Non solo. Se il riutilizzo nello stesso sito è previsto in un progetto sottoposto a VIA, l’operatore deve predisporre un piano preliminare di utilizzo che integra lo studio di impatto ambientale. Tale piano dovrà essere integrato con i risultati del campionamento (da trasmettere agli enti prima dell’inizio dei lavori) e dovrà riportare volumi da scavare e riutilizzare, collocazione e durata dei depositi, collocazione finale delle terre e rocce da scavo.

I risultati delle analisi dovranno quindi essere sempre trasmessi agli enti di controllo prima dell'inizio dei lavori. Rispetto a prima, un lavoro (difficile) in più.

Le novità del DPR

  • semplificazione delle procedure e fissazione di termini certi per concludere le stesse, anche con meccanismi in grado di superare eventuali situazioni di inerzia da parte degli uffici pubblici. Si evitano così i lunghi tempi di attesa da parte degli operatori per la preventiva approvazione del piano di utilizzo delle terre e rocce da parte delle autorità competenti;
  • procedure più veloci per attestare che le terre e rocce da scavo soddisfano i requisiti stabiliti dalle norme europee e nazionali per essere qualificate come sottoprodotti e non come rifiuti;
  • una definizione puntuale delle condizioni di utilizzo delle terre e rocce all'interno del sito oggetto di bonifica, con l’individuazione di procedure uniche per gli scavi e la caratterizzazione dei terreni generati dalle opere da realizzare nei siti oggetto di bonifica;
  • il rafforzamento del sistema dei controlli.
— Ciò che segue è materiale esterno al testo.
<file path="src/hw/pmh_pkg.sv">
// Summary of operation
// - Host load of all 16 output cells overrides
// - Output cells readable and writable in config window
// - Load at strobe trailing edge or level
// - One mask per group, resets to zero
// - Mask bit one blocks host load
// - Pin enable is product term OR direction bit
// - Output without enable equation always drives
// - Internal node releases pin, keeps feedback
// - Native and borrow term limits per group
// - Over-limit equations expand with extra delay
// - 24 input cells: latch, register or pass
// - Input cell clock: product term or strobe
// - One enable term per nibble
// - Input cells readable by host, feed array
// - Strobe-clocked input cells capture their port pins
// - Unused control pin 2 feeds logic array
// - Rising edge clock, active-high preset and clear
// - Cell n maps to data bit n mod 8
package pmh_pkg;
  localparam int CELLS_PER_GROUP = 8;
  localparam int OUT_CELLS       = 16;
  localparam int IN_CELLS        = 24;
  localparam int NIBBLES         = 6;
  // Register offsets inside the configuration window (low address byte)
  localparam logic [7:0] OFF_IN_PORT_A   = 8'h10;
  localparam logic [7:0] OFF_IN_PORT_B   = 8'h11;
  localparam logic [7:0] OFF_IN_PORT_C   = 8'h12;
  localparam logic [7:0] OFF_AB_CELLS    = 8'h20;
  localparam logic [7:0] OFF_BC_CELLS    = 8'h21;
  localparam logic [7:0] OFF_AB_MASK     = 8'h22;
  localparam logic [7:0] OFF_BC_MASK     = 8'h23;
  localparam logic [7:0] MASK_RESET      = 8'h00;
  localparam logic [7:0] CELLS_RESET     = 8'h00;
  // Product term budget per output cell
  localparam logic [3:0] NATIVE_AB       = 4'h3;
  localparam logic [3:0] NATIVE_BC       = 4'h4;
  localparam logic [3:0] BORROW_AB       = 4'h6;
  localparam logic [3:0] BORROW_BC_LO    = 4'h5;
  localparam logic [3:0] BORROW_BC_HI    = 4'h6;
  // Input cell modes
  typedef enum logic [1:0] {
    PMH_IN_PASS  = 2'b00,
    PMH_IN_LATCH = 2'b01,
    PMH_IN_REG   = 2'b11
  } pmh_in_mode_t;
  // Host bus types and use of the three control pins
  typedef enum logic [1:0] {
    PMH_BUS_MUX        = 2'b00,
    PMH_BUS_FETCH_ONLY = 2'b01,
    PMH_BUS_NO_FETCH   = 2'b11
  } pmh_bus_t;
endpackage

</file>
<file path="src/hw/pmh_macrocell_host.sv">
`timescale 1ns/1ns
// Output and input macrocells with host load, read back and pin enables
module pmh_macrocell_host #(
  parameter logic [7:0] WINDOW_BASE = 8'h00
) (
  input  wire logic                            clk_sys,
  input  wire logic                            resetn,
  // Host bus pins (multiplexed 8-bit)
  input  wire logic [7:0]                      address_data_in,
  output logic      [7:0]                      address_data_out,
  output logic                                 address_data_oe,
  input  wire logic [7:0]                      address_high,
  input  wire logic                            address_strobe,
  input  wire logic                            bus_control_pin_0,
  input  wire logic                            bus_control_pin_1,
  input  wire logic                            bus_control_pin_2,
  input  wire logic                            external_clock_input,
  input  wire logic [pmh_pkg::IN_CELLS-1:0]    port_in,
  // Configuration bits
  input  wire logic [1:0]                      cfg_bus_type,
  input  wire logic                            cfg_load_level,
  input  wire logic [pmh_pkg::OUT_CELLS-1:0]   cfg_cell_comb,
  input  wire logic [pmh_pkg::OUT_CELLS-1:0]   cfg_cell_ext_clk,
  input  wire logic [pmh_pkg::OUT_CELLS-1:0]   cfg_cell_has_oe_eq,
  input  wire logic [pmh_pkg::OUT_CELLS-1:0]   cfg_cell_node,
  input  wire logic [pmh_pkg::OUT_CELLS-1:0]   direction_bits,
  input  wire logic [2*pmh_pkg::IN_CELLS-1:0]  cfg_in_mode,
  input  wire logic [pmh_pkg::NIBBLES-1:0]     cfg_in_use_strobe,
  input  wire logic [4*pmh_pkg::OUT_CELLS-1:0] cfg_borrow_req,
  // Product terms from the AND array
  input  wire logic [pmh_pkg::OUT_CELLS-1:0]   pt_d,
  input  wire logic [pmh_pkg::OUT_CELLS-1:0]   pt_clk,
  input  wire logic [pmh_pkg::OUT_CELLS-1:0]   pt_preset,
  input  wire logic [pmh_pkg::OUT_CELLS-1:0]   pt_clear,
  input  wire logic [pmh_pkg::OUT_CELLS-1:0]   pt_comb,
  input  wire logic [pmh_pkg::OUT_CELLS-1:0]   pt_oe,
  input  wire logic [pmh_pkg::NIBBLES-1:0]     pt_in_enable,
  // To pins and to the logic array
  output logic      [pmh_pkg::OUT_CELLS-1:0]   cell_pin_out,
  output logic      [pmh_pkg::OUT_CELLS-1:0]   cell_pin_oe,
  output logic      [pmh_pkg::OUT_CELLS-1:0]   cell_feedback,
  output logic      [pmh_pkg::IN_CELLS-1:0]    input_cell_out,
  output logic                                 control_pin_2_to_array,
  output logic                                 program_fetch_active,
  output logic      [pmh_pkg::OUT_CELLS-1:0]   cell_expanded
);
  import pmh_pkg::*;

  localparam int SYNC_W = 8 + 8 + 5 + IN_CELLS;
  // Idle pin pattern: strobe low, active-low control pins high, so no false strobe follows reset
  localparam logic [SYNC_W-1:0] PIN_IDLE = {{IN_CELLS{1'b0}}, 5'h0e, 16'h0000};

  // Pin synchroniser: three stages, a change counts once stages two and three agree
  logic [SYNC_W-1:0] sync1_r;
  logic [SYNC_W-1:0] sync2_r;
  logic [SYNC_W-1:0] sync3_r;
  logic [SYNC_W-1:0] clean_r;
  logic [SYNC_W-1:0] clean_nxt;
  logic [SYNC_W-1:0] pins_raw;

  assign pins_raw = {port_in, external_clock_input, bus_control_pin_2, bus_control_pin_1,
                     bus_control_pin_0, address_strobe, address_high, address_data_in};

  always_comb begin
    for (int b = 0; b < SYNC_W; b++) begin
      clean_nxt[b] = (sync2_r[b] == sync3_r[b]) ? sync3_r[b] : clean_r[b];
    end
  end

  always_ff @(posedge clk_sys) begin
    if (!resetn) begin
      sync1_r <= PIN_IDLE;
      sync2_r <= PIN_IDLE;
      sync3_r <= PIN_IDLE;
      clean_r <= PIN_IDLE;
    end else begin
      sync1_r <= pins_raw;
      sync2_r <= sync1_r;
      sync3_r <= sync2_r;
      clean_r <= clean_nxt;
    end
  end

  logic [7:0]          ad_c;
  logic [7:0]          ahi_c;
  logic                ale_c;
  logic                c0_n;
  logic                c1_n;
  logic                c2_n;
  logic                ext_clk_c;
  logic [IN_CELLS-1:0] port_c;

  assign ad_c      = clean_r[7:0];
  assign ahi_c     = clean_r[15:8];
  assign ale_c     = clean_r[16];
  assign c0_n      = clean_r[17];
  assign c1_n      = clean_r[18];
  assign c2_n      = clean_r[19];
  assign ext_clk_c = clean_r[20];
  assign port_c    = clean_r[SYNC_W-1:21];

  // Control pin roles per bus type; strobes are active low on the pins
  logic wr_act;
  logic rd_act;
  logic c2_free;

  always_comb begin
    wr_act  = !c0_n;
    rd_act  = 1'b0;
    c2_free = 1'b1;
    program_fetch_active = 1'b0;
    unique case (pmh_bus_t'(cfg_bus_type))
      PMH_BUS_MUX: begin
        rd_act  = !c1_n;
        c2_free = 1'b0;
        program_fetch_active = !c2_n;
      end
      PMH_BUS_FETCH_ONLY: begin
        program_fetch_active = !c1_n;
      end
      PMH_BUS_NO_FETCH: begin
        rd_act = !c1_n;
      end
      default: begin
        rd_act = !c1_n;
      end
    endcase
    control_pin_2_to_array = c2_free ? c2_n : 1'b0;
  end

  // Address latch: low byte and high byte held from the strobe's falling edge
  logic [15:0] addr_r;
  logic [15:0] addr_nxt;
  logic        ale_prev_r;
  logic        wr_prev_r;
  logic        wr_trail;
  logic        win_hit;

  always_comb begin
    addr_nxt = addr_r;
    if (ale_prev_r && !ale_c) addr_nxt = {ahi_c, ad_c};
  end

  assign wr_trail = wr_prev_r && !wr_act;
  assign win_hit  = (addr_r[15:8] == WINDOW_BASE);

  // Host load strobes per group; level mode loads every cycle of the strobe
  logic load_now;
  logic ab_load;
  logic bc_load;

  assign load_now = cfg_load_level ? wr_act : wr_trail;
  assign ab_load  = load_now && win_hit && addr_r[7:0] == OFF_AB_CELLS;
  assign bc_load  = load_now && win_hit && addr_r[7:0] == OFF_BC_CELLS;

  // Mask registers are written once per strobe, at its trailing edge
  logic [7:0] mask_ab_r;
  logic [7:0] mask_bc_r;
  logic [7:0] mask_ab_nxt;
  logic [7:0] mask_bc_nxt;

  always_comb begin
    mask_ab_nxt = mask_ab_r;
    mask_bc_nxt = mask_bc_r;
    if (wr_trail && win_hit && addr_r[7:0] == OFF_AB_MASK) mask_ab_nxt = ad_c;
    if (wr_trail && win_hit && addr_r[7:0] == OFF_BC_MASK) mask_bc_nxt = ad_c;
  end

  // Term budget: over-limit cells take their D and combinational terms through one extra stage
  logic [OUT_CELLS-1:0] over_limit;
  logic [OUT_CELLS-1:0] pt_d_dly_r;
  logic [OUT_CELLS-1:0] pt_comb_dly_r;

  always_comb begin
    for (int i = 0; i < OUT_CELLS; i++) begin
      if (i < CELLS_PER_GROUP)
        over_limit[i] = cfg_borrow_req[4*i +: 4] > BORROW_AB;
      else if (i < CELLS_PER_GROUP + 4)
        over_limit[i] = cfg_borrow_req[4*i +: 4] > BORROW_BC_LO;
      else
        over_limit[i] = cfg_borrow_req[4*i +: 4] > BORROW_BC_HI;
    end
  end

  assign cell_expanded = over_limit;

  // Output cell flip-flops
  logic [OUT_CELLS-1:0] cell_q_r;
  logic [OUT_CELLS-1:0] cell_q_nxt;
  logic [OUT_CELLS-1:0] clk_prev_r;
  logic [OUT_CELLS-1:0] clk_src;
  logic [OUT_CELLS-1:0] host_load;
  logic [OUT_CELLS-1:0] d_eff;
  logic [OUT_CELLS-1:0] out_r;
  logic [OUT_CELLS-1:0] out_nxt;

  // Host load beats clear, preset and clock so software sees its own value
  always_comb begin
    cell_q_nxt = cell_q_r;
    for (int i = 0; i < OUT_CELLS; i++) begin
      clk_src[i] = cfg_cell_ext_clk[i] ? ext_clk_c : pt_clk[i];
      d_eff[i]   = over_limit[i] ? pt_d_dly_r[i] : pt_d[i];
      if (i < CELLS_PER_GROUP)
        host_load[i] = ab_load && !mask_ab_r[i];
      else
        host_load[i] = bc_load && !mask_bc_r[i-CELLS_PER_GROUP];
      if (host_load[i])
        cell_q_nxt[i] = ad_c[i % CELLS_PER_GROUP];
      else if (pt_clear[i])
        cell_q_nxt[i] = 1'b0;
      else if (pt_preset[i])
        cell_q_nxt[i] = 1'b1;
      else if (clk_src[i] && !clk_prev_r[i])
        cell_q_nxt[i] = d_eff[i];
      out_nxt[i] = cfg_cell_comb[i] ? (over_limit[i] ? pt_comb_dly_r[i] : pt_comb[i]) : cell_q_nxt[i];
    end
  end

  // Pin enable; a node never drives, an output with no equation always does
  always_comb begin
    for (int i = 0; i < OUT_CELLS; i++) begin
      if (cfg_cell_node[i])
        cell_pin_oe[i] = 1'b0;
      else if (!cfg_cell_has_oe_eq[i])
        cell_pin_oe[i] = 1'b1;
      else
        cell_pin_oe[i] = pt_oe[i] | direction_bits[i];
    end
  end

  assign cell_pin_out  = out_r;
  assign cell_feedback = out_r;

  // Input cells
  logic [IN_CELLS-1:0] in_q;

  pmh_input_bank u_inputs (
    .clk_sys              (clk_sys),
    .resetn               (resetn),
    .port_clean           (port_c),
    .nibble_pt            (pt_in_enable),
    .nibble_use_strobe    (cfg_in_use_strobe),
    .address_strobe_clean (ale_c),
    .cell_mode            (cfg_in_mode),
    .input_cell_q         (in_q)
  );

  assign input_cell_out = in_q;

  // Read back: data held in a flop, driven only while a read hits the window
  logic [7:0] rdata_nxt;
  logic [7:0] rdata_r;
  logic       rd_hit;

  always_comb begin
    unique case (addr_r[7:0])
      OFF_AB_CELLS:  rdata_nxt = cell_q_r[7:0];
      OFF_BC_CELLS:  rdata_nxt = cell_q_r[15:8];
      OFF_AB_MASK:   rdata_nxt = mask_ab_r;
      OFF_BC_MASK:   rdata_nxt = mask_bc_r;
      OFF_IN_PORT_A: rdata_nxt = in_q[7:0];
      OFF_IN_PORT_B: rdata_nxt = in_q[15:8];
      OFF_IN_PORT_C: rdata_nxt = in_q[23:16];
      default:       rdata_nxt = 8'h00;
    endcase
  end

  // Unmapped offsets are not driven so another resource can answer
  assign rd_hit = win_hit && (addr_r[7:0] == OFF_AB_CELLS || addr_r[7:0] == OFF_BC_CELLS ||
                  addr_r[7:0] == OFF_AB_MASK || addr_r[7:0] == OFF_BC_MASK ||
                  addr_r[7:0] == OFF_IN_PORT_A || addr_r[7:0] == OFF_IN_PORT_B ||
                  addr_r[7:0] == OFF_IN_PORT_C);
  assign address_data_oe  = rd_act && rd_hit;
  assign address_data_out = rdata_r;

  // Register stage for the address latch, masks, output cells and read data
  always_ff @(posedge clk_sys) begin
    if (!resetn) begin
      addr_r        <= 16'h0000;
      ale_prev_r    <= 1'b0;
      wr_prev_r     <= 1'b0;
      mask_ab_r     <= MASK_RESET;
      mask_bc_r     <= MASK_RESET;
      cell_q_r      <= {CELLS_RESET, CELLS_RESET};
      clk_prev_r    <= '0;
      out_r         <= '0;
      pt_d_dly_r    <= '0;
      pt_comb_dly_r <= '0;
      rdata_r       <= 8'h00;
    end else begin
      addr_r        <= addr_nxt;
      ale_prev_r    <= ale_c;
      wr_prev_r     <= wr_act;
      mask_ab_r     <= mask_ab_nxt;
      mask_bc_r     <= mask_bc_nxt;
      cell_q_r      <= cell_q_nxt;
      clk_prev_r    <= clk_src;
      out_r         <= out_nxt;
      pt_d_dly_r    <= pt_d;
      pt_comb_dly_r <= pt_comb;
      rdata_r       <= rdata_nxt;
    end
  end
endmodule

</file>
<file path="src/hw/pmh_input_bank.sv">
`timescale 1ns/1ns
// Twenty-four input cells, enables shared per nibble
module pmh_input_bank (
  input  wire logic                            clk_sys,
  input  wire logic                            resetn,
  input  wire logic [pmh_pkg::IN_CELLS-1:0]    port_clean,
  input  wire logic [pmh_pkg::NIBBLES-1:0]     nibble_pt,
  input  wire logic [pmh_pkg::NIBBLES-1:0]     nibble_use_strobe,
  input  wire logic                            address_strobe_clean,
  input  wire logic [2*pmh_pkg::IN_CELLS-1:0]  cell_mode,
  output logic      [pmh_pkg::IN_CELLS-1:0]    input_cell_q
);
  import pmh_pkg::*;

  logic [NIBBLES-1:0]  en_prev_r;
  logic [NIBBLES-1:0]  en_prev_nxt;
  logic [IN_CELLS-1:0] q_r;
  logic [IN_CELLS-1:0] q_nxt;
  logic [NIBBLES-1:0]  en_sel;

  // Per-nibble enable mux: array term or address strobe
  always_comb begin
    for (int n = 0; n < NIBBLES; n++) begin
      en_sel[n] = nibble_use_strobe[n] ? address_strobe_clean : nibble_pt[n];
    end
    en_prev_nxt = en_sel;
  end

  // Cell update; latch is transparent while enable is high
  always_comb begin
    q_nxt = q_r;
    for (int i = 0; i < IN_CELLS; i++) begin
      unique case (pmh_in_mode_t'(cell_mode[2*i +: 2]))
        PMH_IN_PASS:  q_nxt[i] = port_clean[i];
        PMH_IN_LATCH: if (en_sel[i/4]) q_nxt[i] = port_clean[i];
        PMH_IN_REG:   if (en_sel[i/4] && !en_prev_r[i/4]) q_nxt[i] = port_clean[i];
        default:      q_nxt[i] = port_clean[i];
      endcase
    end
  end

  always_ff @(posedge clk_sys) begin
    if (!resetn) begin
      q_r       <= '0;
      en_prev_r <= '0;
    end else begin
      q_r       <= q_nxt;
      en_prev_r <= en_prev_nxt;
    end
  end

  assign input_cell_q = q_r;
endmodule

</file>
Semplificazioni amministrative: piccoli, medi e grandi cantieri
Segnaliamo, fra l'altro, l'introduzione di un meccanismo simile alla segnalazione certificata di inizio attività (SCIA): la gestione delle terre e rocce da scavo qualificate come sottoprodotti (e non come rifiuti) saranno avviabili anche senza comunicazione preventiva dell'autorità competente di ogni trasporto sia nei piccoli cantieri (sotto i 6 mila metri cubi totali) che nei grandi cantieri (sopra i 6 mila metri cubi e sottoposti a VIA e AIA).

Nei piccoli cantieri, inoltre, saranno previste semplificazioni notevoli: come previsto dall'art.41-bis del decreto-legge 69/2013, basterà una dichiarazione sostitutiva almeno 15 giorni prima dell'inizio dei lavori di scavo, per avviare l'avvio. I piccoli cantieri sono tutti quelli che non superano i 6 mila metri cubi totali, mentre nei i cantieri medi (sopra i 6mila metri cubi ma non sottoposti a VIA e AIA) basterà predisporre una dichiarazione sostitutiva.

Nei grandi cantieri, infine, la modalità per attestare che le terre e rocce da scavo soddisfino i requisiti stabiliti per essere classificate come sottoprodotti e, quindi, essere reimpiegate, sarà necessario il deposito di un piano di utilizzo delle terre all'autorità competente e l'avvio, trascorsi 90 giorni, della gestione del cd. "smarino" senza attendere autorizzazione preventiva.